`src/hw/sram_map_pkg.sv`:
```
package sram_map_pkg;

  // ------------------------------------------------------------
  // Widths seen at the port
  // ------------------------------------------------------------

  // Byte address as presented by the requester
  typedef logic [15:0] byte_addr_t;

  // One data word, also used for the macro bit mask
  typedef logic [31:0] word_t;

  // Byte write strobes, all zero is a read
  typedef logic [3:0] strobe_t;

  // Outcome of the address decode
  typedef enum logic [1:0] {
    bank_0,
    bank_1,
    bank_none
  } bank_t;

  // ------------------------------------------------------------
  // Address map
  // ------------------------------------------------------------

  // Bank 0, 16 KB at the bottom
  localparam byte_addr_t bank0_base  = 16'h0000;
  localparam byte_addr_t bank0_limit = 16'h3fff;

  // Bank 1, 32 KB in the upper half
  localparam byte_addr_t bank1_base  = 16'h8000;
  localparam byte_addr_t bank1_limit = 16'hffff;

  // Byte address widths handed to the wrappers
  localparam int bank0_addr_width = 14;
  localparam int bank1_addr_width = 15;

endpackage

```
`src/hw/sram_bus_pkg.sv`:
```
package sram_bus_pkg;

  // Field types come from the address map
  import sram_map_pkg::*;

  // ------------------------------------------------------------
  // Request channel payload
  // ------------------------------------------------------------

  // One word access
  // Strobes select written bytes, none set means read
  typedef struct packed {
    byte_addr_t addr;
    word_t      wdata;
    strobe_t    wstrb;
  } sram_req_t;

  // ------------------------------------------------------------
  // Response channel payload
  // ------------------------------------------------------------

  // Read data is zero for writes and for unmapped accesses
  // Error only for the hole between the banks
  typedef struct packed {
    word_t rdata;
    logic  error;
  } sram_rsp_t;

  // Packed widths, 52 and 33 bits
  // Handy for waveform grouping
  // and for sizing bus pipelines
  // outside this block
  //
  // addr  [51:36]
  // wdata [35:4]
  // wstrb [3:0]
  //
  // rdata [32:1]
  // error [0]

endpackage

```
`src/hw/sram_port.sv`:
```
`timescale 1ns/10ps

module sram_port (
  input  logic                                        clk,
  input  logic                                        reset,

  // Request channel
  input  sram_bus_pkg::sram_req_t                     req,
  input  logic                                        req_valid,
  output logic                                        req_ready,

  // Response channel
  output sram_bus_pkg::sram_rsp_t                     rsp,
  output logic                                        rsp_valid,
  input  logic                                        rsp_ready,

  // Bank 0 wrapper
  output logic                                        bank0_cs,
  output logic [sram_map_pkg::bank0_addr_width-1:2]   bank0_addr,
  output sram_map_pkg::word_t                         bank0_wdata,
  output sram_map_pkg::strobe_t                       bank0_wren,
  input  sram_map_pkg::word_t                         bank0_rdata,

  // Bank 1 wrapper
  output logic                                        bank1_cs,
  output logic [sram_map_pkg::bank1_addr_width-1:2]   bank1_addr,
  output sram_map_pkg::word_t                         bank1_wdata,
  output sram_map_pkg::strobe_t                       bank1_wren,
  input  sram_map_pkg::word_t                         bank1_rdata
);

  import sram_map_pkg::*;

  // Record of the access whose response is pending
  typedef struct packed {
    bank_t bank;
    logic  write;
  } pend_t;

  // ------------------------------------------------------------
  // Address decode
  // ------------------------------------------------------------

  // Offset compare works for any base, including zero
  function automatic bank_t decode(input byte_addr_t addr);
    bank_t res;
    res = bank_none;
    if (byte_addr_t'(addr - bank0_base) <= byte_addr_t'(bank0_limit - bank0_base)) begin
      res = bank_0;
    end else if (byte_addr_t'(addr - bank1_base) <=
                 byte_addr_t'(bank1_limit - bank1_base)) begin
      res = bank_1;
    end
    return res;
  endfunction

  bank_t req_bank;
  logic  req_fire;
  pend_t pend;

  assign req_bank = decode(req.addr);

  // Free slot, or the pending response leaves this cycle
  assign req_ready = ~rsp_valid | rsp_ready;
  assign req_fire  = req_valid & req_ready;

  // ------------------------------------------------------------
  // Bank drive
  // ------------------------------------------------------------

  // Select only in the accepting cycle
  assign bank0_cs = req_fire & (req_bank == bank_0);
  assign bank1_cs = req_fire & (req_bank == bank_1);

  // Word address, trimmed to each bank
  assign bank0_addr = req.addr[bank0_addr_width-1:2];
  assign bank1_addr = req.addr[bank1_addr_width-1:2];

  assign bank0_wdata = req.wdata;
  assign bank1_wdata = req.wdata;

  assign bank0_wren = req.wstrb;
  assign bank1_wren = req.wstrb;

  // ------------------------------------------------------------
  // Response register
  // ------------------------------------------------------------

  always_ff @(posedge clk) begin
    if (reset) begin
      rsp_valid  <= 1'b0;
      pend.bank  <= bank_none;
      pend.write <= 1'b0;
    end else if (req_fire) begin
      // New access, response next cycle
      rsp_valid  <= 1'b1;
      pend.bank  <= req_bank;
      pend.write <= |req.wstrb;
    end else if (rsp_ready) begin
      rsp_valid <= 1'b0;
    end
  end

  // Payload from the record and the bank output
  // Bank rdata holds until that bank is selected again
  always_comb begin
    rsp.error = (pend.bank == bank_none);
    rsp.rdata = '0;
    if (!pend.write) begin
      case (pend.bank)
        bank_0:  rsp.rdata = bank0_rdata;
        bank_1:  rsp.rdata = bank1_rdata;
        default: rsp.rdata = '0;
      endcase
    end
  end

  // ------------------------------------------------------------
  // Checks
  // ------------------------------------------------------------

  // Stalled response keeps valid and payload
  a_rsp_stable: assert property (
    @(posedge clk) disable iff (reset)
    rsp_valid && !rsp_ready |=> rsp_valid && $stable(rsp)
  ) else $error("sram_port: response changed under back-pressure");

  // One bank per access
  a_one_bank: assert property (
    @(posedge clk) disable iff (reset)
    !(bank0_cs && bank1_cs)
  ) else $error("sram_port: both banks selected");

endmodule

```
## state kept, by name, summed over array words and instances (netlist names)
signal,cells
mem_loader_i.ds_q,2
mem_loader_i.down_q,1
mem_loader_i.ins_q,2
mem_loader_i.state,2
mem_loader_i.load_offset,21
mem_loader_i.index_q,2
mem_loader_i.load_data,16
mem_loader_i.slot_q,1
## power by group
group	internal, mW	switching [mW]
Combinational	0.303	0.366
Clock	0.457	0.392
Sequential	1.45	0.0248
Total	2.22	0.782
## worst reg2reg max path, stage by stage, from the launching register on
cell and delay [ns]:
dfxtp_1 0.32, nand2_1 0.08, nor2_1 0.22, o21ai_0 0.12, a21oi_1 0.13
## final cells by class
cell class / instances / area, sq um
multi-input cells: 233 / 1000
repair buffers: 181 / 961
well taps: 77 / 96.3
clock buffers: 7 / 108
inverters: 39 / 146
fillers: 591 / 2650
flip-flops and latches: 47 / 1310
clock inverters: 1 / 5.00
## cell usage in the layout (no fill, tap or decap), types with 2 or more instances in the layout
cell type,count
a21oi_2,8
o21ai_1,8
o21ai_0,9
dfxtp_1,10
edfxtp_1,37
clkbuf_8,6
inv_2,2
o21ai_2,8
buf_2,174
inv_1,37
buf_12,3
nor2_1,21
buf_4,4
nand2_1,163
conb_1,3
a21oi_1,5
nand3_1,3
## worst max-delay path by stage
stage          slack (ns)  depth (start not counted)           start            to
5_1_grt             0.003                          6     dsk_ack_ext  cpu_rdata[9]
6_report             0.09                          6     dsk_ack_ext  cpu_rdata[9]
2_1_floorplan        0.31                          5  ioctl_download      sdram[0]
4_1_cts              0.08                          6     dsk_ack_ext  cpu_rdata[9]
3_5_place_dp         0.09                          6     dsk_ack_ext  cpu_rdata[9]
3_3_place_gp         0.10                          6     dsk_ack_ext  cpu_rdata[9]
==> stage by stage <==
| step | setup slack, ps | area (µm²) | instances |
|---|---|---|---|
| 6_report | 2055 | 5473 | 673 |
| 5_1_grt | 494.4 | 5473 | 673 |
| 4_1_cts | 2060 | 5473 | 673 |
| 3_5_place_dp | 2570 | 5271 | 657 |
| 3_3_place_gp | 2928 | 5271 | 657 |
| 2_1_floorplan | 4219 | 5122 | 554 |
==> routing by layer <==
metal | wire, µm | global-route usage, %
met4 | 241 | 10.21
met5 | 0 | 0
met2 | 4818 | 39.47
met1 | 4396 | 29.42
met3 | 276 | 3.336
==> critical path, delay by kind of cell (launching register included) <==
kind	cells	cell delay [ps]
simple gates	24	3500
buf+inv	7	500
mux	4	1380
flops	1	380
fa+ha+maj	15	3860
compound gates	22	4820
**src/geom_pkg.sv**
```systemverilog
`default_nettype none

package geom_pkg;

    // --------------------
    // coordinate widths
    // --------------------
    localparam int POS_W = 12;                    // integer screen coordinate
    localparam int Q_W   = 36;                    // q12.24, 12 integer + 24 fraction

    // --------------------
    // screen and duck box
    // --------------------
    localparam logic [POS_W-1:0] X_MAX       = 12'd1024; // screen width
    localparam logic [POS_W-1:0] GROUND      = 12'd620;  // ground line in y
    localparam logic [POS_W-1:0] DUCK_WIDTH  = 12'd96;
    localparam logic [POS_W-1:0] DUCK_HEIGHT = 12'd32;
    localparam logic [POS_W-1:0] X_HOME      = 12'd512;  // idle x, mid screen

    // top-left corner of the duck, or the aim point of a shot
    typedef struct packed {
        logic [POS_W-1:0] x;
        logic [POS_W-1:0] y;
    } pos_t;

endpackage

`default_nettype wire

```
**src/game_pkg.sv**
```systemverilog
`default_nettype none

package game_pkg;

    // --------------------
    // counter widths
    // --------------------
    localparam int AMMO_W  = 2;   // up to 3 shots per round
    localparam int SCORE_W = 16;

    // --------------------
    // payloads
    // --------------------
    // shot request from the gun side
    typedef struct packed {
        geom_pkg::pos_t aim;
    } shot_t;

    // judged shot, 43 bits
    typedef struct packed {
        logic                 hit;
        geom_pkg::pos_t       aim;         // echo of the request
        logic [AMMO_W-1:0]    ammo_left;   // ammo after this shot
        logic [SCORE_W-1:0]   score;       // score including this shot
    } result_t;

    // duck flight states
    typedef enum logic [2:0] {
        IDLE       = 3'd0,   // parked at home, game off
        SIDE       = 3'd1,   // spawn on the ground line
        UP_RIGHT   = 3'd2,
        UP_LEFT    = 3'd3,
        DOWN_RIGHT = 3'd4,
        DOWN_LEFT  = 3'd5
    } flight_t;

endpackage

`default_nettype wire

```
**src/lfsr.sv**
```systemverilog
`timescale 1ns/100ps
`default_nettype none

module lfsr (
    input  wire        clk,
    input  wire        rst,
    output logic [9:0] rnd
);

    // x^10 + x^7 + 1, maximal length, 1023 states
    localparam logic [9:0] SEED = 10'h2a5;   // any nonzero value

    logic feedback;

    // --------------------
    // shift register
    // --------------------
    assign feedback = rnd[9] ^ rnd[6];   // taps 10 and 7

    always_ff @(posedge clk) begin
        if (rst) begin
            rnd <= SEED;
        end else begin
            rnd <= {rnd[8:0], feedback};   // step every cycle
        end
    end

endmodule

`default_nettype wire

```
**src/duck_ctl.sv**
```systemverilog
`timescale 1ns/100ps
`default_nettype none

module duck_ctl #(
    parameter logic [geom_pkg::Q_W-1:0] x_speed = 36'd310,   // q12.24 step per cycle
    parameter logic [geom_pkg::Q_W-1:0] y_speed = 36'd200
) (
    input  wire             clk,
    input  wire             rst,
    input  wire             game_enable,
    input  wire [9:0]       rnd,
    input  wire             target_killed,
    output geom_pkg::pos_t  duck_pos,
    output logic            duck_direction
);

    import geom_pkg::*;
    import game_pkg::*;

    localparam int FRAC_W = Q_W - POS_W;                              // fraction bits
    localparam logic [POS_W-1:0] X_LIM = X_MAX - DUCK_WIDTH;           // right bounce
    localparam logic [POS_W-1:0] Y_LIM = GROUND - DUCK_HEIGHT;         // ground bounce
    localparam logic [Q_W-1:0]   X_HOME_Q = {X_HOME, {FRAC_W{1'b0}}};
    localparam logic [Q_W-1:0]   GROUND_Q = {GROUND, {FRAC_W{1'b0}}};
    localparam logic [Q_W-1:0]   Y_LIM_Q  = {Y_LIM, {FRAC_W{1'b0}}};

    flight_t          state, state_nxt;
    logic [Q_W-1:0]   x_q, y_q, x_q_nxt, y_q_nxt;    // fixed point position
    logic [POS_W-1:0] x_int, y_int;                  // integer parts
    logic [POS_W-1:0] spawn_x;
    logic             heading_left, heading_up;
    logic             left_nxt, up_nxt;
    logic             at_left, at_right, at_top, at_bottom;

    assign x_int = x_q[Q_W-1 -: POS_W];
    assign y_int = y_q[Q_W-1 -: POS_W];

    // --------------------
    // bounce detection
    // --------------------
    assign heading_left = (state == UP_LEFT) || (state == DOWN_LEFT);
    assign heading_up   = (state == UP_LEFT) || (state == UP_RIGHT);

    assign at_right  = x_int >= X_LIM;
    assign at_left   = x_int == '0;
    assign at_top    = y_int == '0;
    assign at_bottom = y_int >= Y_LIM;

    // x and y turn on their own, corners flip both
    assign left_nxt = heading_left ? !at_left : at_right;
    assign up_nxt   = heading_up   ? !at_top  : at_bottom;

    // random x, pulled back if the box would leave the screen
    assign spawn_x = (rnd >= X_LIM) ? POS_W'(rnd) - DUCK_WIDTH : POS_W'(rnd);

    // --------------------
    // next state
    // --------------------
    always_comb begin
        state_nxt = state;
        if (!game_enable) begin
            state_nxt = IDLE;                    // game off parks the duck
        end else if (target_killed) begin
            state_nxt = SIDE;                    // respawn after a hit
        end else begin
            case (state)
                IDLE:    state_nxt = SIDE;
                SIDE:    state_nxt = (x_int >= (X_MAX >> 2)) ? UP_LEFT : UP_RIGHT;
                default: state_nxt = up_nxt ? (left_nxt ? UP_LEFT : UP_RIGHT)
                                            : (left_nxt ? DOWN_LEFT : DOWN_RIGHT);
            endcase
        end
    end

    // position follows the state being entered
    always_comb begin
        x_q_nxt = x_q;
        y_q_nxt = y_q;
        case (state_nxt)
            IDLE: begin
                x_q_nxt = X_HOME_Q;
                y_q_nxt = GROUND_Q;
            end
            SIDE: begin
                x_q_nxt = {spawn_x, {FRAC_W{1'b0}}};
                y_q_nxt = Y_LIM_Q;              // sits on the ground line
            end
            UP_RIGHT: begin
                x_q_nxt = x_q + x_speed;
                y_q_nxt = y_q - y_speed;
            end
            UP_LEFT: begin
                x_q_nxt = x_q - x_speed;
                y_q_nxt = y_q - y_speed;
            end
            DOWN_RIGHT: begin
                x_q_nxt = x_q + x_speed;
                y_q_nxt = y_q + y_speed;
            end
            DOWN_LEFT: begin
                x_q_nxt = x_q - x_speed;
                y_q_nxt = y_q + y_speed;
            end
            default: ;                           // hold
        endcase
    end

    // --------------------
    // registers
    // --------------------
    always_ff @(posedge clk) begin
        if (rst) begin
            state <= IDLE;
            x_q   <= X_HOME_Q;
            y_q   <= GROUND_Q;
        end else begin
            state <= state_nxt;
            x_q   <= x_q_nxt;
            y_q   <= y_q_nxt;
        end
    end

    assign duck_pos       = '{x: x_int, y: y_int};
    assign duck_direction = heading_left;   // matches the last x step
endmodule

`default_nettype wire

```
**src/shot_ctl.sv**
```systemverilog
`timescale 1ns/100ps
`default_nettype none

module shot_ctl #(
    parameter logic [game_pkg::AMMO_W-1:0] ammo_max = 2'd3   // shots per round
) (
    input  wire                          clk,
    input  wire                          rst,
    input  wire                          game_enable,
    input  wire                          shot_valid,
    output logic                         shot_ready,
    input  wire game_pkg::shot_t         shot,
    input  wire                          pend_take,   // strobe from the judge
    output logic                         pend_valid,
    output game_pkg::shot_t              pend_shot,
    output logic [game_pkg::AMMO_W-1:0]  ammo_left
);

    logic accept;

    // --------------------
    // input handshake
    // --------------------
    // one slot only, ready drops while a shot waits
    assign shot_ready = game_enable && !pend_valid && (ammo_left != '0);
    assign accept     = shot_valid && shot_ready;

    // --------------------
    // pending shot
    // --------------------
    always_ff @(posedge clk) begin
        if (rst) begin
            pend_valid <= 1'b0;
        end else if (pend_take) begin
            pend_valid <= 1'b0;              // judged, slot free
        end else if (accept) begin
            pend_valid <= 1'b1;
        end
    end

    always_ff @(posedge clk) begin
        if (accept) begin
            pend_shot <= shot;               // payload, held until taken
        end
    end

    // --------------------
    // ammo count
    // --------------------
    always_ff @(posedge clk) begin
        if (rst) begin
            ammo_left <= ammo_max;
        end else if (!game_enable) begin
            ammo_left <= ammo_max;           // reload between rounds
        end else if (accept) begin
            ammo_left <= ammo_left - 1'b1;   // never below 0, ready gates it
        end
    end

endmodule

`default_nettype wire

```
**src/hit_judge.sv**
```systemverilog
`timescale 1ns/100ps
`default_nettype none

module hit_judge (
    input  wire                          clk,
    input  wire                          rst,
    input  wire geom_pkg::pos_t          duck_pos,
    input  wire                          pend_valid,
    input  wire game_pkg::shot_t         pend_shot,
    input  wire [game_pkg::AMMO_W-1:0]   ammo_left,
    output logic                         pend_take,
    output logic                         target_killed,
    output logic                         result_valid,
    input  wire                          result_ready,
    output game_pkg::result_t            result
);

    import geom_pkg::*;
    import game_pkg::*;

    logic               judge, hit;
    logic [POS_W:0]     x_end, y_end;    // last pixel of the box, extra bit for carry
    logic [SCORE_W-1:0] score, score_inc;

    // --------------------
    // box test
    // --------------------
    assign x_end = {1'b0, duck_pos.x} + {1'b0, DUCK_WIDTH} - 1'b1;
    assign y_end = {1'b0, duck_pos.y} + {1'b0, DUCK_HEIGHT} - 1'b1;

    assign hit = (pend_shot.aim.x >= duck_pos.x) && ({1'b0, pend_shot.aim.x} <= x_end) &&
                 (pend_shot.aim.y >= duck_pos.y) && ({1'b0, pend_shot.aim.y} <= y_end);

    // judge only into an empty result slot
    assign judge     = pend_valid && !result_valid;
    assign pend_take = judge;            // frees the shot slot at the same edge
    assign score_inc = score + 1'b1;

    // --------------------
    // control
    // --------------------
    always_ff @(posedge clk) begin
        if (rst) begin
            result_valid  <= 1'b0;
            target_killed <= 1'b0;
            score         <= '0;
        end else begin
            target_killed <= judge && hit;    // one cycle, duck respawns
            if (judge) begin
                result_valid <= 1'b1;
            end else if (result_ready) begin
                result_valid <= 1'b0;         // handed off
            end
            if (judge && hit) begin
                score <= score_inc;
            end
        end
    end

    // result payload, stable until taken
    always_ff @(posedge clk) begin
        if (judge) begin
            result.hit       <= hit;
            result.aim       <= pend_shot.aim;
            result.ammo_left <= ammo_left;
            result.score     <= hit ? score_inc : score;
        end
    end

endmodule

`default_nettype wire

```
**src/duck_hunt_top.sv**
```systemverilog
`timescale 1ns/100ps
`default_nettype none

module duck_hunt_top #(
    parameter logic [geom_pkg::Q_W-1:0]    x_speed  = 36'd310,
    parameter logic [geom_pkg::Q_W-1:0]    y_speed  = 36'd200,
    parameter logic [game_pkg::AMMO_W-1:0] ammo_max = 2'd3
) (
    input  wire                   clk,
    input  wire                   rst,
    input  wire                   game_enable,
    // shot in
    input  wire                   shot_valid,
    output logic                  shot_ready,
    input  wire game_pkg::shot_t  shot,
    // result out
    output logic                  result_valid,
    input  wire                   result_ready,
    output game_pkg::result_t     result,
    // for display
    output geom_pkg::pos_t        duck_pos,
    output logic                  duck_direction
);

    import game_pkg::*;

    logic [9:0]        rnd;
    logic              target_killed;
    logic              pend_valid, pend_take;
    shot_t             pend_shot;
    logic [AMMO_W-1:0] ammo_left;

    // --------------------
    // duck side
    // --------------------
    lfsr u_lfsr (.clk(clk), .rst(rst), .rnd(rnd));

    duck_ctl #(.x_speed(x_speed), .y_speed(y_speed)) u_duck_ctl (
        .clk(clk), .rst(rst), .game_enable(game_enable), .rnd(rnd),
        .target_killed(target_killed), .duck_pos(duck_pos), .duck_direction(duck_direction)
    );

    // --------------------
    // shot side
    // --------------------
    shot_ctl #(.ammo_max(ammo_max)) u_shot_ctl (
        .clk(clk), .rst(rst), .game_enable(game_enable),
        .shot_valid(shot_valid), .shot_ready(shot_ready), .shot(shot),
        .pend_take(pend_take), .pend_valid(pend_valid), .pend_shot(pend_shot),
        .ammo_left(ammo_left)
    );

    hit_judge u_hit_judge (
        .clk(clk), .rst(rst), .duck_pos(duck_pos),
        .pend_valid(pend_valid), .pend_shot(pend_shot), .ammo_left(ammo_left),
        .pend_take(pend_take), .target_killed(target_killed),
        .result_valid(result_valid), .result_ready(result_ready), .result(result)
    );

endmodule

`default_nettype wire

```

**Aim of the task:** Above this instruction are the records; retype exactly the lines from the one containing "mem_loader_i.state,2" up to and including the one containing "2055 | 5473 | 673 |".

**The answer:**
mem_loader_i.state,2
mem_loader_i.load_offset,21
mem_loader_i.index_q,2
mem_loader_i.load_data,16
mem_loader_i.slot_q,1
## power by group
group	internal, mW	switching [mW]
Combinational	0.303	0.366
Clock	0.457	0.392
Sequential	1.45	0.0248
Total	2.22	0.782
## worst reg2reg max path, stage by stage, from the launching register on
cell and delay [ns]:
dfxtp_1 0.32, nand2_1 0.08, nor2_1 0.22, o21ai_0 0.12, a21oi_1 0.13
## final cells by class
cell class / instances / area, sq um
multi-input cells: 233 / 1000
repair buffers: 181 / 961
well taps: 77 / 96.3
clock buffers: 7 / 108
inverters: 39 / 146
fillers: 591 / 2650
flip-flops and latches: 47 / 1310
clock inverters: 1 / 5.00
## cell usage in the layout (no fill, tap or decap), types with 2 or more instances in the layout
cell type,count
a21oi_2,8
o21ai_1,8
o21ai_0,9
dfxtp_1,10
edfxtp_1,37
clkbuf_8,6
inv_2,2
o21ai_2,8
buf_2,174
inv_1,37
buf_12,3
nor2_1,21
buf_4,4
nand2_1,163
conb_1,3
a21oi_1,5
nand3_1,3
## worst max-delay path by stage
stage          slack (ns)  depth (start not counted)           start            to
5_1_grt             0.003                          6     dsk_ack_ext  cpu_rdata[9]
6_report             0.09                          6     dsk_ack_ext  cpu_rdata[9]
2_1_floorplan        0.31                          5  ioctl_download      sdram[0]
4_1_cts              0.08                          6     dsk_ack_ext  cpu_rdata[9]
3_5_place_dp         0.09                          6     dsk_ack_ext  cpu_rdata[9]
3_3_place_gp         0.10                          6     dsk_ack_ext  cpu_rdata[9]
==> stage by stage <==
| step | setup slack, ps | area (µm²) | instances |
|---|---|---|---|
| 6_report | 2055 | 5473 | 673 |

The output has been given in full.